DIRECTIONS FOR THIS TASK – Your response should consist of one number, the count of lines below that contain "routing".

SUPPLIED MATERIAL –
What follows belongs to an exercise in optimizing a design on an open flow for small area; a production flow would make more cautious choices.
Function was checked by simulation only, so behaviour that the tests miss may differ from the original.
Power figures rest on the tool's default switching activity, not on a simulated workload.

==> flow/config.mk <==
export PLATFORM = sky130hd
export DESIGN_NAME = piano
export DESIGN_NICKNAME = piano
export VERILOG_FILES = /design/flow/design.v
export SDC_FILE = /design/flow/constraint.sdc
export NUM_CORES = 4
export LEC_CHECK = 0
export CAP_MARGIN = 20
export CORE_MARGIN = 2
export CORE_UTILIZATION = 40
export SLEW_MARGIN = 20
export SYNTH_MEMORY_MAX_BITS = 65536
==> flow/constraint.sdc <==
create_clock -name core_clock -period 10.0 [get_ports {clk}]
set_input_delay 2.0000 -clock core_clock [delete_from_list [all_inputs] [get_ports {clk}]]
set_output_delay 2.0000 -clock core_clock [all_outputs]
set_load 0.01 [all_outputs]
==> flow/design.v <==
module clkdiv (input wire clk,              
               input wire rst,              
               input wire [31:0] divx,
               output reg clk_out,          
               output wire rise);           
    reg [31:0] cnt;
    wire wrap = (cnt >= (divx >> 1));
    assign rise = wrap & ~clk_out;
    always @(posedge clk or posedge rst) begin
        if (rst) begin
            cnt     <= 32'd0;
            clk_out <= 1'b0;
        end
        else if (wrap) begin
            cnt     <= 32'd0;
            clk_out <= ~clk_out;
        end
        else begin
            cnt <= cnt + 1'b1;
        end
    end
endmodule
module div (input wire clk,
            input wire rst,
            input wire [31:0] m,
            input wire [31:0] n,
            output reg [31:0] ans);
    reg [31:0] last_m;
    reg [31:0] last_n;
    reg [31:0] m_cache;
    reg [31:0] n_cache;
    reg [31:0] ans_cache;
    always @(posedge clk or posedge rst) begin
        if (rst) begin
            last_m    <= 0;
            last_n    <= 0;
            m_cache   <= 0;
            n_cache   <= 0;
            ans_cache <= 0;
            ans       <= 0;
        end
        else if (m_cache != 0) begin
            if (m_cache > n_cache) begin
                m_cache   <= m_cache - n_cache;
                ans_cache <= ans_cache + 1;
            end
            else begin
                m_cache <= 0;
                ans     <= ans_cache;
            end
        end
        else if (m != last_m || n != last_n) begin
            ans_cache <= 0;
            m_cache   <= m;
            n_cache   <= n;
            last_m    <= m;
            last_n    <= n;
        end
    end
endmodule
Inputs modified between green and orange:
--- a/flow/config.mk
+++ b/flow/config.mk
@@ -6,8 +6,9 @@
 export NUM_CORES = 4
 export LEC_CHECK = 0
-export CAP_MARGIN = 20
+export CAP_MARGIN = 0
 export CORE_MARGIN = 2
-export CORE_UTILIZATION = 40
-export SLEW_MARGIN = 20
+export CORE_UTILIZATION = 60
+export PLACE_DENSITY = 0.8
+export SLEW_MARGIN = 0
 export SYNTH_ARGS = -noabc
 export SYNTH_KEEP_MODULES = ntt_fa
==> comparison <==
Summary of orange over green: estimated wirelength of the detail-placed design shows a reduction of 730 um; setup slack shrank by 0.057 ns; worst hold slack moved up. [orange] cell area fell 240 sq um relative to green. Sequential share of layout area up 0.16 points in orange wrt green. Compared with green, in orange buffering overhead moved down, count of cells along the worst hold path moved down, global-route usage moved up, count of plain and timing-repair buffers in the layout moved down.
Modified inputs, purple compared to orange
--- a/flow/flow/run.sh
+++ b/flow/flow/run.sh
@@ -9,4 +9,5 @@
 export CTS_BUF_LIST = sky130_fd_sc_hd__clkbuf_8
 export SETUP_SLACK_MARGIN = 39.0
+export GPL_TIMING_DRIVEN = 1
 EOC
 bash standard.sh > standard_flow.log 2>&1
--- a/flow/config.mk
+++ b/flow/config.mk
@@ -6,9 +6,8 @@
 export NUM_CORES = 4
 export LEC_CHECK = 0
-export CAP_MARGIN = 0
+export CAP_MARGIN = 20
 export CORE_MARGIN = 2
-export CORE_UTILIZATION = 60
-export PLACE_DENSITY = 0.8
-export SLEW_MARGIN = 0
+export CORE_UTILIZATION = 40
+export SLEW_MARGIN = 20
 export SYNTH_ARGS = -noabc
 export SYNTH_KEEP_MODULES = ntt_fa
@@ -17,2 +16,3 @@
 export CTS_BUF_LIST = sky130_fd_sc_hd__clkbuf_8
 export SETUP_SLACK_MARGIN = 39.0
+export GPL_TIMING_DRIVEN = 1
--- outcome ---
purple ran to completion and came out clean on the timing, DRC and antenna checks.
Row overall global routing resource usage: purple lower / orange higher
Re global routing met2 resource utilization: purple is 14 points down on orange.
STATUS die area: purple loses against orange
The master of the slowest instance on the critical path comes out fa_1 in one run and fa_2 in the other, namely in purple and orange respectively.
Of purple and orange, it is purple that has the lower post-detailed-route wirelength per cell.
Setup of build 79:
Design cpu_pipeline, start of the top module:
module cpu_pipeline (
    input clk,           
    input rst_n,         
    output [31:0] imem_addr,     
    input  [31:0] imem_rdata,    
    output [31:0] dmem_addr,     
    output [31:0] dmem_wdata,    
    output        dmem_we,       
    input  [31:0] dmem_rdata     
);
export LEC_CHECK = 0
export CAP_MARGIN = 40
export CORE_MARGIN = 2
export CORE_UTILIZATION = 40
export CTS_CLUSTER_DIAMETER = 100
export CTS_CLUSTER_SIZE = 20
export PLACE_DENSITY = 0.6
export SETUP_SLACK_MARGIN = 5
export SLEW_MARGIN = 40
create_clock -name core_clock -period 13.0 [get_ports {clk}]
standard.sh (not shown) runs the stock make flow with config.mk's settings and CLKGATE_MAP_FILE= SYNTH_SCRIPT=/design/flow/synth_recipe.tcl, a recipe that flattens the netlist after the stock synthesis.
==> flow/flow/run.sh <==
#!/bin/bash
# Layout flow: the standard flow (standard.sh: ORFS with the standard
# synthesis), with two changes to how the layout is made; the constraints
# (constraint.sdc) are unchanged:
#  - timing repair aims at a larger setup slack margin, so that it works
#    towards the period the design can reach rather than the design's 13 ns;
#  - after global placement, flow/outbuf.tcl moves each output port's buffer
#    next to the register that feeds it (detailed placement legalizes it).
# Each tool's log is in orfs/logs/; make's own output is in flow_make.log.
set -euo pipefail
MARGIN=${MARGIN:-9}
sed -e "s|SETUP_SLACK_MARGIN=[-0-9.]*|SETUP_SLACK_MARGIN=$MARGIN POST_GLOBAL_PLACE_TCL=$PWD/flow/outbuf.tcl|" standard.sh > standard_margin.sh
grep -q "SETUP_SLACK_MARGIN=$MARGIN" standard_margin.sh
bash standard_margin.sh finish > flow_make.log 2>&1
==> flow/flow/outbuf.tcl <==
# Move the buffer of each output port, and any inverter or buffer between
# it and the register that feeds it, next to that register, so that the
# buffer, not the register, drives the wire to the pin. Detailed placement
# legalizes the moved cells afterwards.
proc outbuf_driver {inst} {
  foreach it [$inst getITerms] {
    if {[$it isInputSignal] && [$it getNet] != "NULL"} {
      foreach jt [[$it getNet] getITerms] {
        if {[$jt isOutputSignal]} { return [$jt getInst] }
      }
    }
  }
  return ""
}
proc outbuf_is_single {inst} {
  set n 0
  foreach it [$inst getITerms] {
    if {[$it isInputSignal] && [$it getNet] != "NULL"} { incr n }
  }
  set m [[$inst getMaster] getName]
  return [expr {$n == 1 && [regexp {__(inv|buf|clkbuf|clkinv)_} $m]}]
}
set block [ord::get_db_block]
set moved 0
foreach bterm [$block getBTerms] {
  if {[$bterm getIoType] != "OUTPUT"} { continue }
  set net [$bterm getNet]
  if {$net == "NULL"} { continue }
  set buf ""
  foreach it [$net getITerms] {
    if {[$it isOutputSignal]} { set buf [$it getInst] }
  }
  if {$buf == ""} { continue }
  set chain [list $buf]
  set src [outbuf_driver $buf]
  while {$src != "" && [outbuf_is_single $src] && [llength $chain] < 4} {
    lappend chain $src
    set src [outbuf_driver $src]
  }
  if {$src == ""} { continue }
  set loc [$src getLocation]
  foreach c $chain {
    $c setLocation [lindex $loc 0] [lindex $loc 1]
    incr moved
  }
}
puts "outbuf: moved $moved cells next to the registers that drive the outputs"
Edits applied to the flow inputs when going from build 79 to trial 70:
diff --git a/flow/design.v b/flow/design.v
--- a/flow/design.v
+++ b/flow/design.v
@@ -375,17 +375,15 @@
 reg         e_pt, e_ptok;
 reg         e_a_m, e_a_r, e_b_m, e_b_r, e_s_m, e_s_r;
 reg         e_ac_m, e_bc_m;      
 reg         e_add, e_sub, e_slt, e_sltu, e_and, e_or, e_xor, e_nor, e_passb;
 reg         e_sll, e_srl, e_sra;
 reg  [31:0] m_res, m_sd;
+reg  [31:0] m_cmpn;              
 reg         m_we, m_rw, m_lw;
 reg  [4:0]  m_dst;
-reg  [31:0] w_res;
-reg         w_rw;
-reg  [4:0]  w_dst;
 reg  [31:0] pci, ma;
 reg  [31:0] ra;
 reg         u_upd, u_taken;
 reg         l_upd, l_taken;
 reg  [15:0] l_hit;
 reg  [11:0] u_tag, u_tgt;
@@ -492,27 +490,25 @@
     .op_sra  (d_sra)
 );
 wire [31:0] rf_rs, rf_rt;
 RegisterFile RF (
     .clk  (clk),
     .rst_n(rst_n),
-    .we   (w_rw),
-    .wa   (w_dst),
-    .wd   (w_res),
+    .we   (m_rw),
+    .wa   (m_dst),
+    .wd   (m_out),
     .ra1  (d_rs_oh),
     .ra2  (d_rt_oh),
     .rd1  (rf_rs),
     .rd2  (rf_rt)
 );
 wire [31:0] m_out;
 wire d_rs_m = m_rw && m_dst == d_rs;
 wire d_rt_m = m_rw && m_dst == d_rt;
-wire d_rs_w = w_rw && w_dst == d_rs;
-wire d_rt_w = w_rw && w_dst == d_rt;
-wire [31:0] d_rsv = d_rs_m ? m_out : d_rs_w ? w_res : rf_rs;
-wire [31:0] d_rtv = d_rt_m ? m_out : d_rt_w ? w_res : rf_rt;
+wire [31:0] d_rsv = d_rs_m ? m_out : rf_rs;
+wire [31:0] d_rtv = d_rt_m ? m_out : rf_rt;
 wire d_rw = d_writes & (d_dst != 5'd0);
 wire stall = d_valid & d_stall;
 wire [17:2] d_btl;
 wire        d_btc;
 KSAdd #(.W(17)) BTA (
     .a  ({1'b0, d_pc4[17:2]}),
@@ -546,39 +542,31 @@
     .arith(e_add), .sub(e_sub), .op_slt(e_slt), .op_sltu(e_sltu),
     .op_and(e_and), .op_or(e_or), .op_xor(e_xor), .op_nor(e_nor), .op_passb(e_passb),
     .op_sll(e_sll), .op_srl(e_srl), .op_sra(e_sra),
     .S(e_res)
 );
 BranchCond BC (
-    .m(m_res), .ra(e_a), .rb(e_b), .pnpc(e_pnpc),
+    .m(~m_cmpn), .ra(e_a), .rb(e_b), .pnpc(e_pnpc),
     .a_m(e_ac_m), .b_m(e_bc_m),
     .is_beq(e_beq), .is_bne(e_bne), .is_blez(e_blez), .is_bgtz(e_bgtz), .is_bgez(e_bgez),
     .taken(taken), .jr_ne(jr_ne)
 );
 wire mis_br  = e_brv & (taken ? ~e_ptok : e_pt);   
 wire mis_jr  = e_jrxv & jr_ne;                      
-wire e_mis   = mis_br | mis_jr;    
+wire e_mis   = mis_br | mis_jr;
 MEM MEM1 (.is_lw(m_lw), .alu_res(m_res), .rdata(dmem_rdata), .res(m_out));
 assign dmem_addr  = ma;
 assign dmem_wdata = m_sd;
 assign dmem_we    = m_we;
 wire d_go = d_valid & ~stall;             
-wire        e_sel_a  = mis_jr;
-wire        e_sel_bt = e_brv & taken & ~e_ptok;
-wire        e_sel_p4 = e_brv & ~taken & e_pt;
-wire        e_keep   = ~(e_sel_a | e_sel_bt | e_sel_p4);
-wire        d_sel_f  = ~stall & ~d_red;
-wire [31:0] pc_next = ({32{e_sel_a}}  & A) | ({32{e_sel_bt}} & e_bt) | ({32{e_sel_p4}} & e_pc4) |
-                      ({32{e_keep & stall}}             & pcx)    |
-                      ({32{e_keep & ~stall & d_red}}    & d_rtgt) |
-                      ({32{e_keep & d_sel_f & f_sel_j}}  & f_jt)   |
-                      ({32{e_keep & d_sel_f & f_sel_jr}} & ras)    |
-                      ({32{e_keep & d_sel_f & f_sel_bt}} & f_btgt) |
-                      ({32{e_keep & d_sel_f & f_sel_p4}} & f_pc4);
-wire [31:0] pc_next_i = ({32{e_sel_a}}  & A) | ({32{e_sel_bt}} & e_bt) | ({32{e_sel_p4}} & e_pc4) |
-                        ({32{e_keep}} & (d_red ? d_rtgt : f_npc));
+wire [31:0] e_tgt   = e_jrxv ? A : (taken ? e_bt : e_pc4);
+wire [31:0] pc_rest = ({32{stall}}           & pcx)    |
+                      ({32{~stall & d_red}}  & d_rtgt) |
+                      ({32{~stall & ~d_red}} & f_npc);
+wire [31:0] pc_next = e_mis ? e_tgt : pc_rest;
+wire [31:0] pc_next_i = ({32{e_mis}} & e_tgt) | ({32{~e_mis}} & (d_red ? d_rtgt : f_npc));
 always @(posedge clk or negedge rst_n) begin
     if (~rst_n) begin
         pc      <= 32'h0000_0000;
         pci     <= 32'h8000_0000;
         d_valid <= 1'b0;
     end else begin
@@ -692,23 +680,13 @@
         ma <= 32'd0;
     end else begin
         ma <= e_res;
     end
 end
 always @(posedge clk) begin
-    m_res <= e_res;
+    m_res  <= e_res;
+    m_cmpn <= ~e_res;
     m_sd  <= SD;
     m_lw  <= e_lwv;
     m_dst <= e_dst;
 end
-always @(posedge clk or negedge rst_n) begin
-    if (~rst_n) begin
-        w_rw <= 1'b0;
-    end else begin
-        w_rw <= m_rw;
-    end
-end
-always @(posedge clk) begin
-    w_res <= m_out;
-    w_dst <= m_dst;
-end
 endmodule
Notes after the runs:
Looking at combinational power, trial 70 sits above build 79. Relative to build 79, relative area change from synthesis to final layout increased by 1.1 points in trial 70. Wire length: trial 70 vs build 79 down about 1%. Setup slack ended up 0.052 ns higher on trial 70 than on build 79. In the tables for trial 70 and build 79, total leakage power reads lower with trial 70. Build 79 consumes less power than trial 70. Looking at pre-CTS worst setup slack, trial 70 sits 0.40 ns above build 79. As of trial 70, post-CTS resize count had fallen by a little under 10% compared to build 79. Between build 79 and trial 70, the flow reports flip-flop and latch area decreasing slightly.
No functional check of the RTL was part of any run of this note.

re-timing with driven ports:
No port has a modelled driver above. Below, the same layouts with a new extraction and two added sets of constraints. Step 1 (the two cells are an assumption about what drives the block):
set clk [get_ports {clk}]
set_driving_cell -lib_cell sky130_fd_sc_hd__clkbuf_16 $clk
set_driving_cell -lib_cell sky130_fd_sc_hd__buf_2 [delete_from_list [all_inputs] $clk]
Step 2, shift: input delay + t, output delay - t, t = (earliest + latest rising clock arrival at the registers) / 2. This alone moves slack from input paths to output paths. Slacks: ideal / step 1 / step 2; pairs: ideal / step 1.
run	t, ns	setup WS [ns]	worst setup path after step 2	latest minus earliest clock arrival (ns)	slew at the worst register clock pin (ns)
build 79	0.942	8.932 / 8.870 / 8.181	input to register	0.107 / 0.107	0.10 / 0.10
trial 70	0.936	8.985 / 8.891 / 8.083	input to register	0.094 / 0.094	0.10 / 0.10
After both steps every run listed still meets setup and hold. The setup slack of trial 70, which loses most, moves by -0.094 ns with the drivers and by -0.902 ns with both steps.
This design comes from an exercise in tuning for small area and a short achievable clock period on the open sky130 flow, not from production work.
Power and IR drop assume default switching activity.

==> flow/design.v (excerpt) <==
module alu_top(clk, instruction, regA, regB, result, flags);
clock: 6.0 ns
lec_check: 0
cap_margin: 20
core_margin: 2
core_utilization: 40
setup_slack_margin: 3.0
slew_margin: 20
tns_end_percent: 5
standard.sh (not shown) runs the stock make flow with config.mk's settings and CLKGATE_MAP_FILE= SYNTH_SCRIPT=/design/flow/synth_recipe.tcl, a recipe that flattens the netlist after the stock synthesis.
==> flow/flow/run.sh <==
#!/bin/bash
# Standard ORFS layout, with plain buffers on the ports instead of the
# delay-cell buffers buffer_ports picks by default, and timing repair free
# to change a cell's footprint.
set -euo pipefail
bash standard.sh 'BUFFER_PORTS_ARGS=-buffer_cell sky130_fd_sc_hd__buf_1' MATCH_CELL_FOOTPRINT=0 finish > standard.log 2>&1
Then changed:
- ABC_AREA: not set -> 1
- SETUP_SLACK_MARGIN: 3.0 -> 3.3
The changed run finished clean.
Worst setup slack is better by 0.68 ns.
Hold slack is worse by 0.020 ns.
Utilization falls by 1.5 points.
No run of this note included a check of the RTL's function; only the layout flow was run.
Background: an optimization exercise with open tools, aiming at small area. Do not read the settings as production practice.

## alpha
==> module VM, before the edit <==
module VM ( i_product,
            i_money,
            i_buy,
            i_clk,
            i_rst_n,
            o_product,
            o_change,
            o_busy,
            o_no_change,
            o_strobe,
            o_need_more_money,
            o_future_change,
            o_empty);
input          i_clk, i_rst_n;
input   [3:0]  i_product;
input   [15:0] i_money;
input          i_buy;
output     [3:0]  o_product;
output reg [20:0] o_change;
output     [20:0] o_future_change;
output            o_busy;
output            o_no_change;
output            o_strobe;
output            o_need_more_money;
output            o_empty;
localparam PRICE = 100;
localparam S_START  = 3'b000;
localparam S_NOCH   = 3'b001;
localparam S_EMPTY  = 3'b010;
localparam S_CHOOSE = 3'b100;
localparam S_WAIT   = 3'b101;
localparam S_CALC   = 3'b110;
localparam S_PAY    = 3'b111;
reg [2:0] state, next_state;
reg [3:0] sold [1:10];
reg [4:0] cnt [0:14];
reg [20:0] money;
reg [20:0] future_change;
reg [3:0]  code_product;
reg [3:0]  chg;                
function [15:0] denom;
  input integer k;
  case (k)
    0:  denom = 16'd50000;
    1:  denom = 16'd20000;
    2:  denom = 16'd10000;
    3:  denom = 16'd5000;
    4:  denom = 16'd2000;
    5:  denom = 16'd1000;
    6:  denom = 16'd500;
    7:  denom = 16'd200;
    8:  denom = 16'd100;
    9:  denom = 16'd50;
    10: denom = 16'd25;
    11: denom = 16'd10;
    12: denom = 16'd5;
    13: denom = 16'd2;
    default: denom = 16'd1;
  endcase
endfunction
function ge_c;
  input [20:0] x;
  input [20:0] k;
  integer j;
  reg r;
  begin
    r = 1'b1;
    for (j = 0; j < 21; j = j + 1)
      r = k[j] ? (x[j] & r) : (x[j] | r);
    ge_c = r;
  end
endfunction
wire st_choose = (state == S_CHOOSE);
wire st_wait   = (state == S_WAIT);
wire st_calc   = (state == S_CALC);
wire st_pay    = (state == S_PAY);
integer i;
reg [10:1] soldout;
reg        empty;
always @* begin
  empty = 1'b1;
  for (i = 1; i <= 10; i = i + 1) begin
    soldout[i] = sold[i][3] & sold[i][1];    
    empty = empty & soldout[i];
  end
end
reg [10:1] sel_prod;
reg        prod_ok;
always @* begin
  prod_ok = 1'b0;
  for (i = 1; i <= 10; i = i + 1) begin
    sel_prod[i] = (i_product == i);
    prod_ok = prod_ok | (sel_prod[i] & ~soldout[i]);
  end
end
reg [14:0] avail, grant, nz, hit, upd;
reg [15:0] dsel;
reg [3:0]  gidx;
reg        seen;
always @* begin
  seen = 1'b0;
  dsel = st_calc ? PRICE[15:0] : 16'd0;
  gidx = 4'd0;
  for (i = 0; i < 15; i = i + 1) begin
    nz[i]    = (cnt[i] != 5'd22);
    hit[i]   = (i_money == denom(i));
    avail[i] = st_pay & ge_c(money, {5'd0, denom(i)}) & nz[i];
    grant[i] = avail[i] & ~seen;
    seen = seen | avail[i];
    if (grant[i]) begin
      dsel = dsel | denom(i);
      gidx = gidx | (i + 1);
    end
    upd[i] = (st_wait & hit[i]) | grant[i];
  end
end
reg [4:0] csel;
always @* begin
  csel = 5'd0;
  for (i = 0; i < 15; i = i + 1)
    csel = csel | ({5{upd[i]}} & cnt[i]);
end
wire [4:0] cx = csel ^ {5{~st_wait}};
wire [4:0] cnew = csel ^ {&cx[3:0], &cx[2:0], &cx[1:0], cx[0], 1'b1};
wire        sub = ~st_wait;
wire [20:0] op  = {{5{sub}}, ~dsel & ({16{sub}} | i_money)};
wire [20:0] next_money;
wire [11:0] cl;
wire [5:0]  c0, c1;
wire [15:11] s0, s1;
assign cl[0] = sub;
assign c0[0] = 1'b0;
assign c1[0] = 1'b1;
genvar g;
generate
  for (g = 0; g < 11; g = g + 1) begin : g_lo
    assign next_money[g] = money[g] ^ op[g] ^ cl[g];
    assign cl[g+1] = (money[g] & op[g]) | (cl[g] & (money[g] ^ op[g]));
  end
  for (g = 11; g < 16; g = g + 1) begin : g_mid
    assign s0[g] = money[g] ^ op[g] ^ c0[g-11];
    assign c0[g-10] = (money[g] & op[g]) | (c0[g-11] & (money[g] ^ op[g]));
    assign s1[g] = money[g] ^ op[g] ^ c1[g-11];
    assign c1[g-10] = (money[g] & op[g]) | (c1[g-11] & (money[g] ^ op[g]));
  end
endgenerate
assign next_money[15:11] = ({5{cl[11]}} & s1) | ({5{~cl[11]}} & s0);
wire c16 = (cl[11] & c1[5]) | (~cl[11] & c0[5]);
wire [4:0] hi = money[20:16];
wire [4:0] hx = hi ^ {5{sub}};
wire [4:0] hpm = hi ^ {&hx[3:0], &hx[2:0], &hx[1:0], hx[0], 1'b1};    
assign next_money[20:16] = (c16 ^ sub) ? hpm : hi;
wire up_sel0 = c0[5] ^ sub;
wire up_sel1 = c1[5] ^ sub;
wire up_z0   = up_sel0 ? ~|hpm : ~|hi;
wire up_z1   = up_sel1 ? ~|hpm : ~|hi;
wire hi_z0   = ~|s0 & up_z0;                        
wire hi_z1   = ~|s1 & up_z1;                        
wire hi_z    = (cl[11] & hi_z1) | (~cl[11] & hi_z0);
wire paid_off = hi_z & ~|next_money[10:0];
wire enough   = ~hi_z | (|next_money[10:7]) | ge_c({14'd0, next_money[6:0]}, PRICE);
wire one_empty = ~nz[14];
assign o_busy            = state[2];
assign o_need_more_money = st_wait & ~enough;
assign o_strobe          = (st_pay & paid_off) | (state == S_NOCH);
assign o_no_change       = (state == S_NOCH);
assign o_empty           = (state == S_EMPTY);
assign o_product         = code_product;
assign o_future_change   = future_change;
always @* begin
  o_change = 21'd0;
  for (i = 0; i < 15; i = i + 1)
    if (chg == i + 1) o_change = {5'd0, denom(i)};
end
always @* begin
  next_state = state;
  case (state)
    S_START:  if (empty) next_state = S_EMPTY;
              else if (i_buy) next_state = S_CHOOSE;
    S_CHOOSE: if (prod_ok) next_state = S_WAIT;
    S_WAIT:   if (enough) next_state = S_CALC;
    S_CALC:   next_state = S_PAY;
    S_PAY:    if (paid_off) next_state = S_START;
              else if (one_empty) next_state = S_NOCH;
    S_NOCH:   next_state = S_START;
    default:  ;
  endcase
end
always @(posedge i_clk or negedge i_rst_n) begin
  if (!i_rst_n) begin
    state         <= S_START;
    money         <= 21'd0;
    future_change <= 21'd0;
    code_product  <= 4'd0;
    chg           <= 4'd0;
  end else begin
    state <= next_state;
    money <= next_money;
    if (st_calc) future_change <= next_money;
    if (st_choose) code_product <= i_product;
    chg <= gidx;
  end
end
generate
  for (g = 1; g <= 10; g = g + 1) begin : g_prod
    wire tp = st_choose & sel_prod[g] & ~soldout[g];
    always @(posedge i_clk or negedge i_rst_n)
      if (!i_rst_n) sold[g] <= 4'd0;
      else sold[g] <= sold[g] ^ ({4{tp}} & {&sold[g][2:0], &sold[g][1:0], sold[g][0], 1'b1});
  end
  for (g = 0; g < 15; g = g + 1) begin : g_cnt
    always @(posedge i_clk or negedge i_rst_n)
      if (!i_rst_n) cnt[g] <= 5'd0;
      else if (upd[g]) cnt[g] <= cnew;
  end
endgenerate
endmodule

WRITTEN RESPONSE – 2